What you will do:
Transcribe the listing below only from the line with "cp_num_cells = 23" up to and including the line with "gr-usage-met3 = 0.04798".

Data:
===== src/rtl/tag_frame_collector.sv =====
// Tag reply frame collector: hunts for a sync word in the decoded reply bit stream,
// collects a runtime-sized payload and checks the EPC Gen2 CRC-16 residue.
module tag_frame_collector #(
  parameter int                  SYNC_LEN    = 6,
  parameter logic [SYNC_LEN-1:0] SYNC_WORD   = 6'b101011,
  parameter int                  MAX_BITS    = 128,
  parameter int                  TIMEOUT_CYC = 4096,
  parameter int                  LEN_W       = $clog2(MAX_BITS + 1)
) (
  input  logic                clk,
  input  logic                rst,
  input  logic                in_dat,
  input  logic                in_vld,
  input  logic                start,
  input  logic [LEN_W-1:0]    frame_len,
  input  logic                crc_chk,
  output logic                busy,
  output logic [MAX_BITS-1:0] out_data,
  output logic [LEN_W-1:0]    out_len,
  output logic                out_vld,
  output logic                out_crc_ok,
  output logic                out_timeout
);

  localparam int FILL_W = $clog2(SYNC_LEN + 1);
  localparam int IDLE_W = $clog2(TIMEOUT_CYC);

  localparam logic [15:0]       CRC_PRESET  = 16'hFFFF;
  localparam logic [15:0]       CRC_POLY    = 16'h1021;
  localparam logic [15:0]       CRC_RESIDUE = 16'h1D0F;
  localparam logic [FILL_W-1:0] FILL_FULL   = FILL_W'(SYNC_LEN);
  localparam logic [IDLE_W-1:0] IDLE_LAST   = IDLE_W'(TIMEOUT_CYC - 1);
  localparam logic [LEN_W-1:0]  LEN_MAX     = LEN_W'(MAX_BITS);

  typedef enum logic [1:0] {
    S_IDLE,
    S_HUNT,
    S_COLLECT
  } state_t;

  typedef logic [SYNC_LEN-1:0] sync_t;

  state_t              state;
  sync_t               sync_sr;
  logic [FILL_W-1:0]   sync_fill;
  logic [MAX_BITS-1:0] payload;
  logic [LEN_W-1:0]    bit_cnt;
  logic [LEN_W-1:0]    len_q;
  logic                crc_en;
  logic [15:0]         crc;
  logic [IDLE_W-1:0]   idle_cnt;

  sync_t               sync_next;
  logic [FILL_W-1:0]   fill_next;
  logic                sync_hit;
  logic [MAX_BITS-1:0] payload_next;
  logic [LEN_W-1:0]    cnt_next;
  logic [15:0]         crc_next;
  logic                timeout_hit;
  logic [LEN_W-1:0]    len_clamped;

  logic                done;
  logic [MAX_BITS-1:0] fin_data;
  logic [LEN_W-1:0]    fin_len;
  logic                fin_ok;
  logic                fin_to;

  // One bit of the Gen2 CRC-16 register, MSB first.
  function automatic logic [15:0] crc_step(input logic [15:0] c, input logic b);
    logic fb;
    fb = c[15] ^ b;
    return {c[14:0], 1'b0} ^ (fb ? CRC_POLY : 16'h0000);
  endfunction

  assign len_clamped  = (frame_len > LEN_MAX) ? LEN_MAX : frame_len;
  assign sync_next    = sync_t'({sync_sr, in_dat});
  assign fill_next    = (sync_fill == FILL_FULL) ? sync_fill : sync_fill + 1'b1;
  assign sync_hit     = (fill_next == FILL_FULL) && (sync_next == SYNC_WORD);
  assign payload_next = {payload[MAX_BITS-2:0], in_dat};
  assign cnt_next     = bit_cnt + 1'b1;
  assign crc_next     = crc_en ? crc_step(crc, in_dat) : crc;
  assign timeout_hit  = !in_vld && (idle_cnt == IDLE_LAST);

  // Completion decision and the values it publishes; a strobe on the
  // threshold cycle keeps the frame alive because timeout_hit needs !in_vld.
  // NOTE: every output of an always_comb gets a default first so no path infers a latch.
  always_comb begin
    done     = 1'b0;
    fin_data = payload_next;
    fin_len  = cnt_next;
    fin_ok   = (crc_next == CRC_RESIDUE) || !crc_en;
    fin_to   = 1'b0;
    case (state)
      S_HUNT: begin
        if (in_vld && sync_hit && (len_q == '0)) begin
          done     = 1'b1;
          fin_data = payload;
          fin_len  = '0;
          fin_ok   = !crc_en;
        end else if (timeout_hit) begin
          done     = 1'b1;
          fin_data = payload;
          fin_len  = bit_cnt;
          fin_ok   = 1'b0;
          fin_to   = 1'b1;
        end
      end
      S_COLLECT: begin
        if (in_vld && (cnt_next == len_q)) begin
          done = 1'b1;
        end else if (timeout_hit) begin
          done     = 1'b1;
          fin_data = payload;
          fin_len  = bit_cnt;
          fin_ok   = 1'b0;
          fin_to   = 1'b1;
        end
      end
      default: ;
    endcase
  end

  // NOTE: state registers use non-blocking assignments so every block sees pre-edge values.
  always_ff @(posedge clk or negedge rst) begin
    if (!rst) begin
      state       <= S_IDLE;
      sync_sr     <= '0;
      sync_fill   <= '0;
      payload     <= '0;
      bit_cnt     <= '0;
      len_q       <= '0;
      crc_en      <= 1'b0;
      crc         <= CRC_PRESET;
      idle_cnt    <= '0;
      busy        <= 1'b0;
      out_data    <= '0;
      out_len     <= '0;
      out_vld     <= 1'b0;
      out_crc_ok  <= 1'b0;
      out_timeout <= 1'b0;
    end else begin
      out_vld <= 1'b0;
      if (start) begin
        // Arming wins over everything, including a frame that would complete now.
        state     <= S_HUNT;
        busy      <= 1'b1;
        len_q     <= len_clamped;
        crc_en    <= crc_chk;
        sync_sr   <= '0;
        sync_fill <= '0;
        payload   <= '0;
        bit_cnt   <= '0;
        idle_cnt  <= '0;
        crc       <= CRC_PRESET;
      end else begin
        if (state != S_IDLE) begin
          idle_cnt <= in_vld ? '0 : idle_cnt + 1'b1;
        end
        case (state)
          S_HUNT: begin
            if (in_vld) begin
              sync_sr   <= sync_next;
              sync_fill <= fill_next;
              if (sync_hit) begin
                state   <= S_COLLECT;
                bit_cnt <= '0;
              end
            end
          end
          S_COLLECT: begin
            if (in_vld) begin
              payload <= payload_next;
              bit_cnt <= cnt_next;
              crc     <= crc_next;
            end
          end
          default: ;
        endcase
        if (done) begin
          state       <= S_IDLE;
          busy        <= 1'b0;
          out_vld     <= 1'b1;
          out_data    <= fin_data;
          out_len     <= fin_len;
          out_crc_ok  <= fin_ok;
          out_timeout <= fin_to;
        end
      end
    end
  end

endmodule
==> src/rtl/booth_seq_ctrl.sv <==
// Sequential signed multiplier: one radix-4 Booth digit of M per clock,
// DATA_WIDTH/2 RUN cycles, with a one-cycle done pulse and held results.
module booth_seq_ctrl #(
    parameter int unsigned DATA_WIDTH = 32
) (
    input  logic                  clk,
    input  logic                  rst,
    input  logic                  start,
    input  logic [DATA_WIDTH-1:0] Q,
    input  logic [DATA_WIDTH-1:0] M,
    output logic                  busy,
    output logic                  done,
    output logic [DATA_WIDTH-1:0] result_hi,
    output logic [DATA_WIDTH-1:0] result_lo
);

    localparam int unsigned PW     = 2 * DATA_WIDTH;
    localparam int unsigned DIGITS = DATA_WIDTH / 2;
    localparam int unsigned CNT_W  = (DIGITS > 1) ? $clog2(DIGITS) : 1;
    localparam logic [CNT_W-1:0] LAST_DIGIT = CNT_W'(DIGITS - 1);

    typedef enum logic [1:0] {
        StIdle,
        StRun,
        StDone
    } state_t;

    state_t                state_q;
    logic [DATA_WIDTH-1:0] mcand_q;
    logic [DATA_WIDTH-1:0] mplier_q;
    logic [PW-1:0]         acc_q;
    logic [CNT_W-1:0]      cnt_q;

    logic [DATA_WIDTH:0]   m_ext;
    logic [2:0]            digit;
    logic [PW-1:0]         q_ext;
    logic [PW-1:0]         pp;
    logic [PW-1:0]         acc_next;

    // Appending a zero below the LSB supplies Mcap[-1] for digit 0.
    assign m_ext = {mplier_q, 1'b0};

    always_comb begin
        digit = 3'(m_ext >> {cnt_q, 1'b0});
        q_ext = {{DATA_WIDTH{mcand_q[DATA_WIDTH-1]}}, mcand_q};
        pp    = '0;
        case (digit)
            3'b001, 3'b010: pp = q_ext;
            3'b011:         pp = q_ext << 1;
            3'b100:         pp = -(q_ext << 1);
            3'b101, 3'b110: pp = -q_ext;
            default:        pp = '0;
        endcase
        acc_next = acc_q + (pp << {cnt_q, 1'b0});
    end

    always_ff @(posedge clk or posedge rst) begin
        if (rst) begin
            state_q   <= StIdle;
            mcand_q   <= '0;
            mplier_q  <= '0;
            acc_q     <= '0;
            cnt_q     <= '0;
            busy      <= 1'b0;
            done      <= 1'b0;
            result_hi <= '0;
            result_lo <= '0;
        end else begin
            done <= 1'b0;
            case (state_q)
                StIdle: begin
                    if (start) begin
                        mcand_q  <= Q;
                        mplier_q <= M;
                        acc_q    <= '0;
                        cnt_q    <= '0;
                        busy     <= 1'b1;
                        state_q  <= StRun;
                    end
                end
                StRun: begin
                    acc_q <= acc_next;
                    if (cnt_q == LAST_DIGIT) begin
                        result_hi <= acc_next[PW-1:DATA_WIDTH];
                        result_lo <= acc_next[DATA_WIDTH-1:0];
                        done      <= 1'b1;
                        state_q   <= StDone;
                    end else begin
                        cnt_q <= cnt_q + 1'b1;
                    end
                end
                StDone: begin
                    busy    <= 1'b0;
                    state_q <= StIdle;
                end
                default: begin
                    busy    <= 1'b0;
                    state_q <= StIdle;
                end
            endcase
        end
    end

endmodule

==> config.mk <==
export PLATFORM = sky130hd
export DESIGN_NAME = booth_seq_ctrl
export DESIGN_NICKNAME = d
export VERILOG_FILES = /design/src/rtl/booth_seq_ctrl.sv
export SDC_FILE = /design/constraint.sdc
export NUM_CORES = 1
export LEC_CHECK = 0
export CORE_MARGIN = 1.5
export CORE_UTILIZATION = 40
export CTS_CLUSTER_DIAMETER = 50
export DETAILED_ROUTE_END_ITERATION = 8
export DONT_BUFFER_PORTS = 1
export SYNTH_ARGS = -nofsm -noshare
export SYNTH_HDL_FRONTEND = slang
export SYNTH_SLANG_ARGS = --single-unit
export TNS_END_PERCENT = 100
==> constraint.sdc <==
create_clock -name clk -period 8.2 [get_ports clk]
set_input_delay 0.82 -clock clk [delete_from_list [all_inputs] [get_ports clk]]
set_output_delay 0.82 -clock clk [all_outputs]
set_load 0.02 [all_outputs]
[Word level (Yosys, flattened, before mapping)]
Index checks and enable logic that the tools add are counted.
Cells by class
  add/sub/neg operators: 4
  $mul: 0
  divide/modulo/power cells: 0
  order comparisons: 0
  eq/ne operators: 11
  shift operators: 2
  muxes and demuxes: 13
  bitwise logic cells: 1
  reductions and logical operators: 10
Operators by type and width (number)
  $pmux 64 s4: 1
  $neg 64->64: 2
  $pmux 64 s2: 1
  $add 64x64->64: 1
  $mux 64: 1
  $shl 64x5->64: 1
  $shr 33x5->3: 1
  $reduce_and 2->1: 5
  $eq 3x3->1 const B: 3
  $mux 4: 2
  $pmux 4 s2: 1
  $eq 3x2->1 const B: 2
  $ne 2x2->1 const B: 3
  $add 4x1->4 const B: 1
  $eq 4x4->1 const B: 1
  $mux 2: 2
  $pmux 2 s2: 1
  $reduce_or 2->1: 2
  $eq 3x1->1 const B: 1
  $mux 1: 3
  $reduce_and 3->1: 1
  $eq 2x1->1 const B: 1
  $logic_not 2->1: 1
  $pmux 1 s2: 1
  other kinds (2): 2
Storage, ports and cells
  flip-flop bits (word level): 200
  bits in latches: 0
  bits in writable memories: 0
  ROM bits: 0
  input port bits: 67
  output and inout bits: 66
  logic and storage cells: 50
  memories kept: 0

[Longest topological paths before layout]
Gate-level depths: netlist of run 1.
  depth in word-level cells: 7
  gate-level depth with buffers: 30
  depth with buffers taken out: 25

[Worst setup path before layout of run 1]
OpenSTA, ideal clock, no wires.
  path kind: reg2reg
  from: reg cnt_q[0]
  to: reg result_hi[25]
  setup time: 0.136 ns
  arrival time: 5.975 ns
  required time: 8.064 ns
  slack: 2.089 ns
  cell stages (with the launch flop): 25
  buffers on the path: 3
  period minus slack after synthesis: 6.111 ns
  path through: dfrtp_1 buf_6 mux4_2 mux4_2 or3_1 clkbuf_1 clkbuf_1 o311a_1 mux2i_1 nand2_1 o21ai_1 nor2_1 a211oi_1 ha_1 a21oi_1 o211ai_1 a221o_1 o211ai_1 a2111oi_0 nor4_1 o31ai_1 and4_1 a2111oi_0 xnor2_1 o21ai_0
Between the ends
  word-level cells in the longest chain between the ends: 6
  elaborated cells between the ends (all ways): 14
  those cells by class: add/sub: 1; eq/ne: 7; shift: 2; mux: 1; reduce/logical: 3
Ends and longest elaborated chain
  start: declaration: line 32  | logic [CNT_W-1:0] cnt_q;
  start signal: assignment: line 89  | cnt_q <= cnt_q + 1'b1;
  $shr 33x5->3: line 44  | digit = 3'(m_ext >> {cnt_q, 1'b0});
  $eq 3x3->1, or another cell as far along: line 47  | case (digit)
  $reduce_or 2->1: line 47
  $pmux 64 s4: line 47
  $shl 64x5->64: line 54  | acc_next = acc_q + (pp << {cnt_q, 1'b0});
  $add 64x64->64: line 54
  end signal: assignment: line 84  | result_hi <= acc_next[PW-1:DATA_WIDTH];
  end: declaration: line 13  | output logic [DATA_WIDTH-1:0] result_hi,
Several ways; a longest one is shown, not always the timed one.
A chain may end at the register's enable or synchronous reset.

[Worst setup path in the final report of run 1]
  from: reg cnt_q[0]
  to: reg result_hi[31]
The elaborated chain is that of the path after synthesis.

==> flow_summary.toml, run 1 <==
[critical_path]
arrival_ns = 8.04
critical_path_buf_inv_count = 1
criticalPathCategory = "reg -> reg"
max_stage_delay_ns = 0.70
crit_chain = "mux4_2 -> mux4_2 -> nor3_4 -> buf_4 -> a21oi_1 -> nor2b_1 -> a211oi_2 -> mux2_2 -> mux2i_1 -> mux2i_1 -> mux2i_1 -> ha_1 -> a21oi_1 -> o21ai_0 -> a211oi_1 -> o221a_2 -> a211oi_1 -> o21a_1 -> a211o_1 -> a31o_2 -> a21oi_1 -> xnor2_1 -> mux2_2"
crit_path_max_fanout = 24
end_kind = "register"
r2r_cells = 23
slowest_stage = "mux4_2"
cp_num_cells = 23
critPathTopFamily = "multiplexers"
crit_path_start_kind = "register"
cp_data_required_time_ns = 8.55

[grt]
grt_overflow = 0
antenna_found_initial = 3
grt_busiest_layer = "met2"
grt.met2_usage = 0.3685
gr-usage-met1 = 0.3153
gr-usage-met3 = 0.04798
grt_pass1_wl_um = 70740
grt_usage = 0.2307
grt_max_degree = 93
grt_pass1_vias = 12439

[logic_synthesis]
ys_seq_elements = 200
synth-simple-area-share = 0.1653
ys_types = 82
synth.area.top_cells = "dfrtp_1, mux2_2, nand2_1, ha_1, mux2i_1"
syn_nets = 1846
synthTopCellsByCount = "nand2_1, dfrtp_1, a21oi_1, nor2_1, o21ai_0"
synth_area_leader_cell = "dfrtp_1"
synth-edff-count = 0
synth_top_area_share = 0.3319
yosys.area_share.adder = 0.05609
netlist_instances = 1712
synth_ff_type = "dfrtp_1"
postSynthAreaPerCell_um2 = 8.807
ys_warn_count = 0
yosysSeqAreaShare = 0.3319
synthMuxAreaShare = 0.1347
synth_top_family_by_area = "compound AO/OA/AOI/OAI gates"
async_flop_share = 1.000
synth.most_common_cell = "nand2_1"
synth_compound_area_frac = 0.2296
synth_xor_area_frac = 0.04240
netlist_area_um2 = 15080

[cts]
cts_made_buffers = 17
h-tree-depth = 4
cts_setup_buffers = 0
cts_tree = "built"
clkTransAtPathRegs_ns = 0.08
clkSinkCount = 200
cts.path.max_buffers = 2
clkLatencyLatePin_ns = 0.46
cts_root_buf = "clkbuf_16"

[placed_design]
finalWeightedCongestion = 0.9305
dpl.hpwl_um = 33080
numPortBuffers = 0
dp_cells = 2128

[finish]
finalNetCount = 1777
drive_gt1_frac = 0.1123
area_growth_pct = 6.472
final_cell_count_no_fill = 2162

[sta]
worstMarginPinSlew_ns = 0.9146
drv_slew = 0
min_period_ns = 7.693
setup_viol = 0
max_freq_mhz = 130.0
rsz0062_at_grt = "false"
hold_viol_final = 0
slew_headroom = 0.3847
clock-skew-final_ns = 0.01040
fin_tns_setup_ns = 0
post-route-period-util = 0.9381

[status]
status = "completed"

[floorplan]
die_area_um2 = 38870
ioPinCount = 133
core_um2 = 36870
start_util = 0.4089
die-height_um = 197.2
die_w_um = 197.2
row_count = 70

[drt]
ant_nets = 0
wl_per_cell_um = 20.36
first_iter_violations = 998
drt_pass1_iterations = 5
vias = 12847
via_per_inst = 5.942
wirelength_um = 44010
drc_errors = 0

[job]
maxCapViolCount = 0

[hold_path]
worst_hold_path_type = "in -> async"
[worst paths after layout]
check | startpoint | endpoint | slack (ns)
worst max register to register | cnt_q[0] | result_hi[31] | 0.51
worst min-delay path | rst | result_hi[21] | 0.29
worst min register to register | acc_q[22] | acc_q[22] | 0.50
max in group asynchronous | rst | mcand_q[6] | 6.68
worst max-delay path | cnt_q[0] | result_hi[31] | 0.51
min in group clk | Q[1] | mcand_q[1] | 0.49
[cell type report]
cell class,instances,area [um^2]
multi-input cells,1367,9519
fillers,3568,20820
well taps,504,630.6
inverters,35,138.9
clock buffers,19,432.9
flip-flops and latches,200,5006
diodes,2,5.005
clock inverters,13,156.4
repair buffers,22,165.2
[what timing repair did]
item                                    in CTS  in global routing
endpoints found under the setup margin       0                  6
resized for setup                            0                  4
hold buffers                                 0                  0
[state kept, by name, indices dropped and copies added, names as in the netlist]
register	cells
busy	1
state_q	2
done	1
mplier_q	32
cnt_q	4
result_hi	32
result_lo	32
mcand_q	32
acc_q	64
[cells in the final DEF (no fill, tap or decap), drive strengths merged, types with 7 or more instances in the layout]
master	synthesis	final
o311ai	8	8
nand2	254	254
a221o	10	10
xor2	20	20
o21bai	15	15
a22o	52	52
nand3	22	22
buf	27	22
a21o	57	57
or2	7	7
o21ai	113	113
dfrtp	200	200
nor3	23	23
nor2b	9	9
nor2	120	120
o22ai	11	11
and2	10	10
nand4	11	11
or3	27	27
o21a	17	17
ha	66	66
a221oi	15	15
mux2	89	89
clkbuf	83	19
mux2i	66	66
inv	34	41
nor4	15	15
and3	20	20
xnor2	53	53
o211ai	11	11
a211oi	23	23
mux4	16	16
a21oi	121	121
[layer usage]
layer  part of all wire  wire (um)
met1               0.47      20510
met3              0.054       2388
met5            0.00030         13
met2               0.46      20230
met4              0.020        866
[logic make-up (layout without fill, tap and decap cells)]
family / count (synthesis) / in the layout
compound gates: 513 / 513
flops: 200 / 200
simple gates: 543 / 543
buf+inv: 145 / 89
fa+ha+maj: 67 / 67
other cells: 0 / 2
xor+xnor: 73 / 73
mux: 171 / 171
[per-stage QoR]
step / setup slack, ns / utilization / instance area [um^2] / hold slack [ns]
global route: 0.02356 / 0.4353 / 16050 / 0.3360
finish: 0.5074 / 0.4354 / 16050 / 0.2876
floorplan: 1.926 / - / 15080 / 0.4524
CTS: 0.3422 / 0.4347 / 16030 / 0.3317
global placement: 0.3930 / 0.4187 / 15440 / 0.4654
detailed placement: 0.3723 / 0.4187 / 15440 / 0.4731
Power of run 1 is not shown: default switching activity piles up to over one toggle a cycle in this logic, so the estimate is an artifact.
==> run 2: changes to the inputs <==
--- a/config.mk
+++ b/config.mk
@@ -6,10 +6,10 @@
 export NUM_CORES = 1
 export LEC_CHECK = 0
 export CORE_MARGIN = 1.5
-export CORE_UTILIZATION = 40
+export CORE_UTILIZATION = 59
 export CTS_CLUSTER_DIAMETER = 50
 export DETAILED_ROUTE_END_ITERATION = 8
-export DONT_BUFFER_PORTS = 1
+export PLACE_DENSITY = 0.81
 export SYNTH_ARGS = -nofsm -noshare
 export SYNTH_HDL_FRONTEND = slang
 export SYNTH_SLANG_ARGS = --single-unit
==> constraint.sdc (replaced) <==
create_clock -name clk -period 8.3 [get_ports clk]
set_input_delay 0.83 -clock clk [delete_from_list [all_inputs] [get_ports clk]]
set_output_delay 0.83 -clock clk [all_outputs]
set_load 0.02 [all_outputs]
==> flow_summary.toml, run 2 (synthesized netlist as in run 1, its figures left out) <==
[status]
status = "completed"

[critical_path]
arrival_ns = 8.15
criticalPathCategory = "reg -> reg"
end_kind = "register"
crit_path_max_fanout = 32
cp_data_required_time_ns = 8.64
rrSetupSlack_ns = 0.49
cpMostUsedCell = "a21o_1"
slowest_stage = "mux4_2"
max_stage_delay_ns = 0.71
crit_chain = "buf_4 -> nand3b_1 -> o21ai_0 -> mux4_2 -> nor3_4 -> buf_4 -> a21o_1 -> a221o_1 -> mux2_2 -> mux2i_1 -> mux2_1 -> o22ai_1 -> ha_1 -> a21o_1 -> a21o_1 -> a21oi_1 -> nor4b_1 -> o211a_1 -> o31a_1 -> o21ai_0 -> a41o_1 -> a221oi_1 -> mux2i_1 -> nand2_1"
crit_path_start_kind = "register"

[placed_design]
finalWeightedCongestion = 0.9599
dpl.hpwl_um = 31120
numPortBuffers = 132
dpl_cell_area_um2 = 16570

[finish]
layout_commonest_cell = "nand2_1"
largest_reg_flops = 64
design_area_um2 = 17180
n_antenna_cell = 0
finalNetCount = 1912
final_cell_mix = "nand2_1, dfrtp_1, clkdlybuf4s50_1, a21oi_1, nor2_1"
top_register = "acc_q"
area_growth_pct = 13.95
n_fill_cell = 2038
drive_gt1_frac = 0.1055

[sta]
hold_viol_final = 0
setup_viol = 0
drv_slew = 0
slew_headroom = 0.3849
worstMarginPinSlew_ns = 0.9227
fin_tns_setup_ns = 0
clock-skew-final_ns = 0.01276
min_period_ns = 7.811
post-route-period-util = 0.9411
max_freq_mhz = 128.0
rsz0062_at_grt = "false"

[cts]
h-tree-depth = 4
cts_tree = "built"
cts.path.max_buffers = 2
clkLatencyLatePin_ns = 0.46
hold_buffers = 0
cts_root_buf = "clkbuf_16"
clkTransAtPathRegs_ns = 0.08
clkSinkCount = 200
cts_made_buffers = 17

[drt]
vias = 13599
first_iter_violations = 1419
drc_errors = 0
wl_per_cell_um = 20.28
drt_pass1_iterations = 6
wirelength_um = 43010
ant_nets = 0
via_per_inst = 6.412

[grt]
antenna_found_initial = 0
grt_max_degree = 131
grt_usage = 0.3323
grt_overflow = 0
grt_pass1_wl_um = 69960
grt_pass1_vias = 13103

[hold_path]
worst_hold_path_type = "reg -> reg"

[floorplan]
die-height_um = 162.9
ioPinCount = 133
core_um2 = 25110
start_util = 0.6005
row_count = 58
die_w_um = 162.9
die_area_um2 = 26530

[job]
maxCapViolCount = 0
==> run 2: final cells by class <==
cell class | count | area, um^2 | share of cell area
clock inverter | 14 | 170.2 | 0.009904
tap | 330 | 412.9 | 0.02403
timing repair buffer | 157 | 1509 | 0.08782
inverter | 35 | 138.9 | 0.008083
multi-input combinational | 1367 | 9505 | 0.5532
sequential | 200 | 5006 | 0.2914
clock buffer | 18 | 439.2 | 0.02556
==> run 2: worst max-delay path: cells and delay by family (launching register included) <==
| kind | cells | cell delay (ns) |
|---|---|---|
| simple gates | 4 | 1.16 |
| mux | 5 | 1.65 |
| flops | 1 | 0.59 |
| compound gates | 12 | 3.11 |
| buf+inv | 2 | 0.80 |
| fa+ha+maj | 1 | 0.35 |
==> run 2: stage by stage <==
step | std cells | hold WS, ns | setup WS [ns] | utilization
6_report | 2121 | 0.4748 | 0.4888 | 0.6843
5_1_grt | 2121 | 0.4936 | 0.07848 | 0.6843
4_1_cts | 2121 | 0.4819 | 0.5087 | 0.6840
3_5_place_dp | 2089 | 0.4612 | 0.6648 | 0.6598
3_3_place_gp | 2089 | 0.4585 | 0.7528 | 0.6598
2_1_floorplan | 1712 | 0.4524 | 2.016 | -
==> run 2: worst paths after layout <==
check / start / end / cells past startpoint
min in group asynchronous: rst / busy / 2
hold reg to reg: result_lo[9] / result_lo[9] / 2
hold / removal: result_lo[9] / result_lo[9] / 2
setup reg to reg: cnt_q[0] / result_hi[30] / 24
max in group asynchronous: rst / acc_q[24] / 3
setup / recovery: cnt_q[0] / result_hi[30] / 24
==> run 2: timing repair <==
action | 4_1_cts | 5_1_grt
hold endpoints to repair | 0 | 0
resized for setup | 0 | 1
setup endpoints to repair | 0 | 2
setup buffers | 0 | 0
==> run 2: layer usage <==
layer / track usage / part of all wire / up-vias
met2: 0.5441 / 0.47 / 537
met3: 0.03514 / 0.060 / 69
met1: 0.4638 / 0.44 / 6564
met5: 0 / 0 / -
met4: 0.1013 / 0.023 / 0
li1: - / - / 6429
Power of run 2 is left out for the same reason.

Exercise answer:
cp_num_cells = 23
critPathTopFamily = "multiplexers"
crit_path_start_kind = "register"
cp_data_required_time_ns = 8.55

[grt]
grt_overflow = 0
antenna_found_initial = 3
grt_busiest_layer = "met2"
grt.met2_usage = 0.3685
gr-usage-met1 = 0.3153
gr-usage-met3 = 0.04798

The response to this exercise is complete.